Task requirements: Extract every line starting at the line that contains "output wire logic [$bits(rsp_i.first_of_packet)-1:0]" and ending with the final line of the data, inclusive; give only those lines, word for word.

Dataset entries
$ cat config.mk
export PLATFORM = sky130hd
export DESIGN_NAME = typed_packet_deframer_flat
export DESIGN_NICKNAME = d
export VERILOG_FILES = /design/src/hdl/tpd_pkg.sv /design/src/hdl/tpd_if.sv /design/src/hdl/tpd_ram.sv /design/src/hdl/tpd_csr.sv /design/src/hdl/typed_packet_deframer.sv /design/src/flat_wrapper.sv
export SDC_FILE = /design/constraint.sdc
export NUM_CORES = 1
export LEC_CHECK = 0
export BUFFER_PORTS_ARGS = -buffer_cell sky130_fd_sc_hd__buf_2
export CAP_MARGIN = 20
export CELL_PAD_IN_SITES_DETAIL_PLACEMENT = 0
export CELL_PAD_IN_SITES_GLOBAL_PLACEMENT = 1
export CORE_MARGIN = 2
export CORE_UTILIZATION = 42
export DETAILED_ROUTE_END_ITERATION = 8
export PLACE_DENSITY = 0.8
export SYNTH_ARGS = -nofsm -noshare
export SYNTH_HDL_FRONTEND = slang
export SYNTH_SLANG_ARGS = --single-unit
$ cat constraint.sdc
create_clock -name clock -period 11.4 [get_ports clock]
set_input_delay 0.57 -clock clock [delete_from_list [all_inputs] [get_ports clock]]
set_output_delay 0.57 -clock clock [all_outputs]
set_load 0.005 [all_outputs]
$ cat src/hdl/tpd_pkg.sv
// Shared types, register indexes and constants of the typed packet deframer.
`timescale 1ns / 1ps
package tpd_pkg;

   localparam int MAX_HEADER_BYTES_DEF = 8;
   localparam int LENGTH_BITS_DEF      = 16;

   localparam logic [7:0] TYPE_NIBBLE = 8'h0F;
   localparam int         BYTE_BITS   = 8'h08;

   localparam int CSR_ADDR_W = 6;
   localparam int CSR_DATA_W = 64;
   localparam int LEN_ACC_W  = 32;

   typedef enum logic [2:0] {
      REG_TYPE_LOW_BOUND  = 3'd0,
      REG_TYPE_HIGH_BOUND = 3'd1,
      REG_ACB_TYPE_CODE   = 3'd2,
      REG_ICB_TYPE_CODE   = 3'd3,
      REG_EVENT_TYPE_CODE = 3'd4,
      REG_HEADER_TABLE_LO = 3'd5,
      REG_HEADER_TABLE_HI = 3'd6
   } reg_index_type;

   typedef enum logic [1:0] {
      CH_ACB   = 2'd0,
      CH_ICB   = 2'd1,
      CH_EVENT = 2'd2
   } channel_type;

   typedef struct packed {
      logic [7:0]  type_low_bound;
      logic [7:0]  type_high_bound;
      logic [7:0]  acb_type_code;
      logic [7:0]  icb_type_code;
      logic [7:0]  event_type_code;
      logic [63:0] header_table_low;
      logic [63:0] header_table_high;
   } cfg_type;

endpackage

$ cat src/hdl/tpd_if.sv
// Request and response channel interfaces of the typed packet deframer.
`timescale 1ns / 1ps
interface tpd_req_if;
   logic       valid;
   logic       ready;
   logic [7:0] rx_byte;

   modport source (output valid, output rx_byte, input ready);
   modport sink   (input valid, input rx_byte, output ready);
endinterface

interface tpd_rsp_if;
   logic       valid;
   logic       ready;
   logic [7:0] out_byte;
   logic [1:0] channel;
   logic       first_of_packet;
   logic       last_of_packet;

   modport source (output valid, output out_byte, output channel,
                   output first_of_packet, output last_of_packet, input ready);
   modport sink   (input valid, input out_byte, input channel,
                   input first_of_packet, input last_of_packet, output ready);
endinterface

$ cat src/hdl/tpd_ram.sv
// Generic single-clock RAM with one write port and one registered read port.
`timescale 1ns / 1ps
module tpd_ram #(
   parameter int WIDTH = 8,
   parameter int DEPTH = 8,
   localparam int ADDR_W = (DEPTH > 1) ? $clog2(DEPTH) : 1
) (
   input  logic              clock,
   input  logic              we,
   input  logic [ADDR_W-1:0] waddr,
   input  logic [WIDTH-1:0]  wdata,
   input  logic              re,
   input  logic [ADDR_W-1:0] raddr,
   output logic [WIDTH-1:0]  rdata
);

   logic [WIDTH-1:0] mem_ff [DEPTH];
   logic [WIDTH-1:0] rdata_ff;

   always_ff @(posedge clock) begin
      if (we) begin
         mem_ff[waddr] <= wdata;
      end
      // The read data holds while no read is issued.
      if (re) begin
         rdata_ff <= mem_ff[raddr];
      end
   end

   assign rdata = rdata_ff;

endmodule

$ cat src/hdl/tpd_csr.sv
// Configuration register bank of the typed packet deframer, written over APB.
`timescale 1ns / 1ps
module tpd_csr
   import tpd_pkg::*;
(
   input  logic                  clock,
   input  logic                  reset,
   input  logic                  csr_psel,
   input  logic                  csr_penable,
   input  logic                  csr_pwrite,
   input  logic [CSR_ADDR_W-1:0] csr_paddr,
   input  logic [CSR_DATA_W-1:0] csr_pwdata,
   output logic [CSR_DATA_W-1:0] csr_prdata,
   output logic                  csr_pready,
   output cfg_type               cfg
);

   cfg_type       cfg_ff;
   cfg_type       cfg_in;
   reg_index_type reg_idx;
   logic          wr_en;

   assign reg_idx    = reg_index_type'(csr_paddr[CSR_ADDR_W-1:3]);
   assign wr_en      = csr_psel && csr_penable && csr_pwrite;
   assign csr_pready = 1'b1;

   always_comb begin
      cfg_in = cfg_ff;
      if (wr_en) begin
         unique case (reg_idx)
            REG_TYPE_LOW_BOUND:  cfg_in.type_low_bound    = csr_pwdata[7:0];
            REG_TYPE_HIGH_BOUND: cfg_in.type_high_bound   = csr_pwdata[7:0];
            REG_ACB_TYPE_CODE:   cfg_in.acb_type_code     = csr_pwdata[7:0];
            REG_ICB_TYPE_CODE:   cfg_in.icb_type_code     = csr_pwdata[7:0];
            REG_EVENT_TYPE_CODE: cfg_in.event_type_code   = csr_pwdata[7:0];
            REG_HEADER_TABLE_LO: cfg_in.header_table_low  = csr_pwdata;
            REG_HEADER_TABLE_HI: cfg_in.header_table_high = csr_pwdata;
            default: ;
         endcase
      end
   end

   always_comb begin
      unique case (reg_idx)
         REG_TYPE_LOW_BOUND:  csr_prdata = {56'd0, cfg_ff.type_low_bound};
         REG_TYPE_HIGH_BOUND: csr_prdata = {56'd0, cfg_ff.type_high_bound};
         REG_ACB_TYPE_CODE:   csr_prdata = {56'd0, cfg_ff.acb_type_code};
         REG_ICB_TYPE_CODE:   csr_prdata = {56'd0, cfg_ff.icb_type_code};
         REG_EVENT_TYPE_CODE: csr_prdata = {56'd0, cfg_ff.event_type_code};
         REG_HEADER_TABLE_LO: csr_prdata = cfg_ff.header_table_low;
         REG_HEADER_TABLE_HI: csr_prdata = cfg_ff.header_table_high;
         default:             csr_prdata = '0;
      endcase
   end

   always_ff @(posedge clock) begin
      if (reset) begin
         cfg_ff <= '0;
      end else begin
         cfg_ff <= cfg_in;
      end
   end

   assign cfg = cfg_ff;

endmodule

$ cat src/hdl/typed_packet_deframer.sv
// Top level of the typed packet deframer: framing sequencer around the header RAM.
`timescale 1ns / 1ps
// The deframer takes one received byte per request. A type byte strictly between the
// two configured bounds opens a packet, and its low nibble selects a descriptor of the
// header table. Type bytes and header bytes are taken at one per cycle, header bytes
// going into a small RAM with one write and one read port. When the header is complete
// the sequencer reads the little-endian length back from that RAM with one read and one
// accumulate step per length byte, checks the length, and then plays the header out
// with one RAM read and one output load per header byte. Payload bytes then pass at one
// per cycle while the response side keeps up. Requests are held off while the length
// is read and checked and the header is played out; response stalls hold play-out.
// A zero length drops the packet; a type that matches none of the three channel codes
// is consumed silently.
module typed_packet_deframer
   import tpd_pkg::*;
#(
   parameter int MAX_HEADER_BYTES = MAX_HEADER_BYTES_DEF,
   parameter int LENGTH_BITS      = LENGTH_BITS_DEF
) (
   input  logic                  clock,
   input  logic                  reset,
   tpd_req_if.sink               req,
   tpd_rsp_if.source             rsp,
   input  logic                  csr_psel,
   input  logic                  csr_penable,
   input  logic                  csr_pwrite,
   input  logic [CSR_ADDR_W-1:0] csr_paddr,
   input  logic [CSR_DATA_W-1:0] csr_pwdata,
   output logic [CSR_DATA_W-1:0] csr_prdata,
   output logic                  csr_pready
);

   localparam int ADDR_W = (MAX_HEADER_BYTES > 1) ? $clog2(MAX_HEADER_BYTES) : 1;

   typedef enum logic [7:0] {
      S_IDLE    = 8'b0000_0001,
      S_HEADER  = 8'b0000_0010,
      S_LEN_RD  = 8'b0000_0100,
      S_LEN_ACC = 8'b0000_1000,
      S_LEN_CHK = 8'b0001_0000,
      S_HDR_RD  = 8'b0010_0000,
      S_HDR_OUT = 8'b0100_0000,
      S_PAYLOAD = 8'b1000_0000
   } state_type;

   cfg_type cfg;

   tpd_csr u_csr (
      .clock       (clock),
      .reset       (reset),
      .csr_psel    (csr_psel),
      .csr_penable (csr_penable),
      .csr_pwrite  (csr_pwrite),
      .csr_paddr   (csr_paddr),
      .csr_pwdata  (csr_pwdata),
      .csr_prdata  (csr_prdata),
      .csr_pready  (csr_pready),
      .cfg         (cfg)
   );

   state_type              state_ff, state_in;
   logic [7:0]             cur_type_ff, cur_type_in;
   logic [3:0]             count_ff, count_in;
   logic [3:0]             size_ff, size_in;
   logic [2:0]             off_ff, off_in;
   logic [1:0]             wm1_ff, wm1_in;
   logic [1:0]             idx_ff, idx_in;
   logic                   in_range_ff, in_range_in;
   logic [LEN_ACC_W-1:0]   len_ff, len_in;
   logic [LENGTH_BITS-1:0] rem_ff, rem_in;
   logic [3:0]             emit_ff, emit_in;

   logic       rsp_valid_ff, rsp_valid_in;
   logic [7:0] out_byte_ff, out_byte_in;
   logic [1:0] channel_ff, channel_in;
   logic       first_ff, first_in;
   logic       last_ff, last_in;

   logic              ram_we, ram_re;
   logic [ADDR_W-1:0] ram_waddr, ram_raddr;
   logic [7:0]        ram_rdata;

   logic [3:0]  type_idx;
   logic [63:0] table_word;
   logic [7:0]  desc;
   logic [3:0]  desc_size;
   logic [3:0]  pos;
   logic [4:0]  count_next;
   logic [7:0]  len_byte;
   logic        len_sat;
   logic        ch_none;
   logic [1:0]  ch_code;
   logic        out_free;
   logic        req_fire;

   // Descriptor of the latched type, taken live from the table registers.
   assign type_idx   = 4'(cur_type_ff & TYPE_NIBBLE);
   assign table_word = type_idx[3] ? cfg.header_table_high : cfg.header_table_low;
   assign desc       = table_word[type_idx[2:0]*BYTE_BITS +: 8];

   always_comb begin
      desc_size = {1'b0, desc[2:0]} + 4'd1;
      if (32'(desc_size) > MAX_HEADER_BYTES) begin
         desc_size = 4'(MAX_HEADER_BYTES);
      end
   end

   // ACB wins over ICB, and ICB over event, when codes coincide.
   always_comb begin
      ch_none = 1'b0;
      if (cur_type_ff == cfg.acb_type_code) begin
         ch_code = CH_ACB;
      end else if (cur_type_ff == cfg.icb_type_code) begin
         ch_code = CH_ICB;
      end else if (cur_type_ff == cfg.event_type_code) begin
         ch_code = CH_EVENT;
      end else begin
         ch_code = CH_ACB;
         ch_none = 1'b1;
      end
   end

   assign pos        = {1'b0, off_ff} + {2'b00, idx_ff};
   assign count_next = {1'b0, count_ff} + 5'd1;
   assign len_byte   = in_range_ff ? ram_rdata : 8'd0;
   assign len_sat    = (LENGTH_BITS < LEN_ACC_W) && ((len_ff >> LENGTH_BITS) != '0);
   assign out_free   = !rsp_valid_ff || rsp.ready;

   always_comb begin
      unique case (state_ff)
         S_IDLE, S_HEADER: req.ready = 1'b1;
         S_PAYLOAD:        req.ready = out_free;
         default:          req.ready = 1'b0;
      endcase
   end

   assign req_fire = req.valid && req.ready;

   // Header bytes are written only while collecting and read only afterwards, so the
   // RAM never sees a write and a read of the same entry close together.
   assign ram_we    = (state_ff == S_HEADER) && req_fire && (32'(count_ff) < MAX_HEADER_BYTES);
   assign ram_waddr = count_ff[ADDR_W-1:0];
   assign ram_re    = (state_ff == S_LEN_RD) || (state_ff == S_HDR_RD);
   assign ram_raddr = (state_ff == S_LEN_RD) ? pos[ADDR_W-1:0] : emit_ff[ADDR_W-1:0];

   tpd_ram #(
      .WIDTH (8),
      .DEPTH (MAX_HEADER_BYTES)
   ) u_header_ram (
      .clock (clock),
      .we    (ram_we),
      .waddr (ram_waddr),
      .wdata (req.rx_byte),
      .re    (ram_re),
      .raddr (ram_raddr),
      .rdata (ram_rdata)
   );

   always_comb begin
      state_in     = state_ff;
      cur_type_in  = cur_type_ff;
      count_in     = count_ff;
      size_in      = size_ff;
      off_in       = off_ff;
      wm1_in       = wm1_ff;
      idx_in       = idx_ff;
      in_range_in  = in_range_ff;
      len_in       = len_ff;
      rem_in       = rem_ff;
      emit_in      = emit_ff;
      rsp_valid_in = rsp_valid_ff && !rsp.ready;
      out_byte_in  = out_byte_ff;
      channel_in   = channel_ff;
      first_in     = first_ff;
      last_in      = last_ff;

      unique case (state_ff)
         S_IDLE: begin
            if (req_fire && (req.rx_byte > cfg.type_low_bound)
                && (req.rx_byte < cfg.type_high_bound)) begin
               cur_type_in = req.rx_byte;
               count_in    = 4'd0;
               state_in    = S_HEADER;
            end
         end
         S_HEADER: begin
            if (req_fire) begin
               count_in = count_next[3:0];
               // A table write that shrinks the header completes it on this byte.
               if (count_next >= {1'b0, desc_size}) begin
                  count_in = 4'd0;
                  size_in  = desc_size;
                  off_in   = desc[5:3];
                  wm1_in   = desc[7:6];
                  idx_in   = 2'd0;
                  len_in   = '0;
                  state_in = S_LEN_RD;
               end
            end
         end
         S_LEN_RD: begin
            // Length bytes that lie beyond the header read as zero.
            in_range_in = pos < size_ff;
            state_in    = S_LEN_ACC;
         end
         S_LEN_ACC: begin
            len_in = len_ff | (LEN_ACC_W'(len_byte) << {idx_ff, 3'b000});
            if (idx_ff == wm1_ff) begin
               state_in = S_LEN_CHK;
            end else begin
               idx_in   = idx_ff + 2'd1;
               state_in = S_LEN_RD;
            end
         end
         S_LEN_CHK: begin
            if (len_ff == '0) begin
               cur_type_in = 8'd0;
               state_in    = S_IDLE;
            end else begin
               rem_in  = len_sat ? '1 : len_ff[LENGTH_BITS-1:0];
               emit_in = 4'd0;
               state_in = ch_none ? S_PAYLOAD : S_HDR_RD;
            end
         end
         S_HDR_RD: begin
            state_in = S_HDR_OUT;
         end
         S_HDR_OUT: begin
            if (out_free) begin
               rsp_valid_in = 1'b1;
               out_byte_in  = ram_rdata;
               channel_in   = ch_code;
               first_in     = (emit_ff == 4'd0);
               last_in      = 1'b0;
               emit_in      = emit_ff + 4'd1;
               state_in     = (emit_ff + 4'd1 == size_ff) ? S_PAYLOAD : S_HDR_RD;
            end
         end
         S_PAYLOAD: begin
            if (req_fire) begin
               if (!ch_none) begin
                  rsp_valid_in = 1'b1;
                  out_byte_in  = req.rx_byte;
                  channel_in   = ch_code;
                  first_in     = 1'b0;
                  last_in      = (rem_ff <= LENGTH_BITS'(1));
               end
               if (rem_ff <= LENGTH_BITS'(1)) begin
                  rem_in      = '0;
                  cur_type_in = 8'd0;
                  state_in    = S_IDLE;
               end else begin
                  rem_in = rem_ff - LENGTH_BITS'(1);
               end
            end
         end
         default: begin
            state_in = S_IDLE;
         end
      endcase
   end

   always_ff @(posedge clock) begin
      if (reset) begin
         state_ff     <= S_IDLE;
         cur_type_ff  <= 8'd0;
         count_ff     <= 4'd0;
         rem_ff       <= '0;
         rsp_valid_ff <= 1'b0;
      end else begin
         state_ff     <= state_in;
         cur_type_ff  <= cur_type_in;
         count_ff     <= count_in;
         rem_ff       <= rem_in;
         rsp_valid_ff <= rsp_valid_in;
      end
   end

   always_ff @(posedge clock) begin
      size_ff     <= size_in;
      off_ff      <= off_in;
      wm1_ff      <= wm1_in;
      idx_ff      <= idx_in;
      in_range_ff <= in_range_in;
      len_ff      <= len_in;
      emit_ff     <= emit_in;
      out_byte_ff <= out_byte_in;
      channel_ff  <= channel_in;
      first_ff    <= first_in;
      last_ff     <= last_in;
   end

   assign rsp.valid           = rsp_valid_ff;
   assign rsp.out_byte        = out_byte_ff;
   assign rsp.channel         = channel_ff;
   assign rsp.first_of_packet = first_ff;
   assign rsp.last_of_packet  = last_ff;

   a_payload_has_length: assert property (@(posedge clock) disable iff (reset)
      (state_ff == S_PAYLOAD) |-> (rem_ff != '0))
      else $error("payload phase entered with no bytes remaining");

   a_ram_write_in_header: assert property (@(posedge clock) disable iff (reset)
      ram_we |-> (state_ff == S_HEADER))
      else $error("header RAM written outside header collection");

   a_emit_in_header: assert property (@(posedge clock) disable iff (reset)
      ((state_ff == S_HDR_RD) || (state_ff == S_HDR_OUT)) |-> (emit_ff < size_ff))
      else $error("header emission index ran past the header size");

   a_payload_delivered: assert property (@(posedge clock) disable iff (reset)
      (req_fire && (state_ff == S_PAYLOAD) && !ch_none)
         |=> (rsp.valid && !rsp.first_of_packet))
      else $error("accepted payload byte was not presented");

   a_first_not_last: assert property (@(posedge clock) disable iff (reset)
      rsp.valid |-> !(rsp.first_of_packet && rsp.last_of_packet))
      else $error("response marked both first and last of packet");

endmodule

$ cat src/flat_wrapper.sv
// flat-port wrapper written by rule: the top's interface ports become plain ports
module typed_packet_deframer_flat import tpd_pkg::*;
#(
   parameter int MAX_HEADER_BYTES = MAX_HEADER_BYTES_DEF,
   parameter int LENGTH_BITS      = LENGTH_BITS_DEF
)
  (clock, reset, csr_psel, csr_penable, csr_pwrite, csr_paddr, csr_pwdata, csr_prdata, csr_pready, req_valid, req_rx_byte, req_ready, rsp_valid, rsp_out_byte, rsp_channel, rsp_first_of_packet, rsp_last_of_packet, rsp_ready);
  tpd_req_if req_i ();
  tpd_rsp_if rsp_i ();
  input  logic clock;
  input  logic reset;
  input  logic csr_psel;
  input  logic csr_penable;
  input  logic csr_pwrite;
  input  logic [CSR_ADDR_W-1:0] csr_paddr;
  input  logic [CSR_DATA_W-1:0] csr_pwdata;
  output logic [CSR_DATA_W-1:0] csr_prdata;
  output logic csr_pready;
  input wire logic [$bits(req_i.valid)-1:0] req_valid;
  input wire logic [$bits(req_i.rx_byte)-1:0] req_rx_byte;
  output wire logic [$bits(req_i.ready)-1:0] req_ready;
  output wire logic [$bits(rsp_i.valid)-1:0] rsp_valid;
  output wire logic [$bits(rsp_i.out_byte)-1:0] rsp_out_byte;
  output wire logic [$bits(rsp_i.channel)-1:0] rsp_channel;
  output wire logic [$bits(rsp_i.first_of_packet)-1:0] rsp_first_of_packet;
  output wire logic [$bits(rsp_i.last_of_packet)-1:0] rsp_last_of_packet;
  input wire logic [$bits(rsp_i.ready)-1:0] rsp_ready;
  assign req_i.valid = req_valid;
  assign req_i.rx_byte = req_rx_byte;
  assign req_ready = req_i.ready;
  assign rsp_valid = rsp_i.valid;
  assign rsp_out_byte = rsp_i.out_byte;
  assign rsp_channel = rsp_i.channel;
  assign rsp_first_of_packet = rsp_i.first_of_packet;
  assign rsp_last_of_packet = rsp_i.last_of_packet;
  assign rsp_i.ready = rsp_ready;
  typed_packet_deframer #(.MAX_HEADER_BYTES(MAX_HEADER_BYTES), .LENGTH_BITS(LENGTH_BITS)) u_core (.clock(clock), .reset(reset), .req(req_i), .rsp(rsp_i), .csr_psel(csr_psel), .csr_penable(csr_penable), .csr_pwrite(csr_pwrite), .csr_paddr(csr_paddr), .csr_pwdata(csr_pwdata), .csr_prdata(csr_prdata), .csr_pready(csr_pready));
endmodule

Answer section:
  output wire logic [$bits(rsp_i.first_of_packet)-1:0] rsp_first_of_packet;
  output wire logic [$bits(rsp_i.last_of_packet)-1:0] rsp_last_of_packet;
  input wire logic [$bits(rsp_i.ready)-1:0] rsp_ready;
  assign req_i.valid = req_valid;
  assign req_i.rx_byte = req_rx_byte;
  assign req_ready = req_i.ready;
  assign rsp_valid = rsp_i.valid;
  assign rsp_out_byte = rsp_i.out_byte;
  assign rsp_channel = rsp_i.channel;
  assign rsp_first_of_packet = rsp_i.first_of_packet;
  assign rsp_last_of_packet = rsp_i.last_of_packet;
  assign rsp_i.ready = rsp_ready;
  typed_packet_deframer #(.MAX_HEADER_BYTES(MAX_HEADER_BYTES), .LENGTH_BITS(LENGTH_BITS)) u_core (.clock(clock), .reset(reset), .req(req_i), .rsp(rsp_i), .csr_psel(csr_psel), .csr_penable(csr_penable), .csr_pwrite(csr_pwrite), .csr_paddr(csr_paddr), .csr_pwdata(csr_pwdata), .csr_prdata(csr_prdata), .csr_pready(csr_pready));
endmodule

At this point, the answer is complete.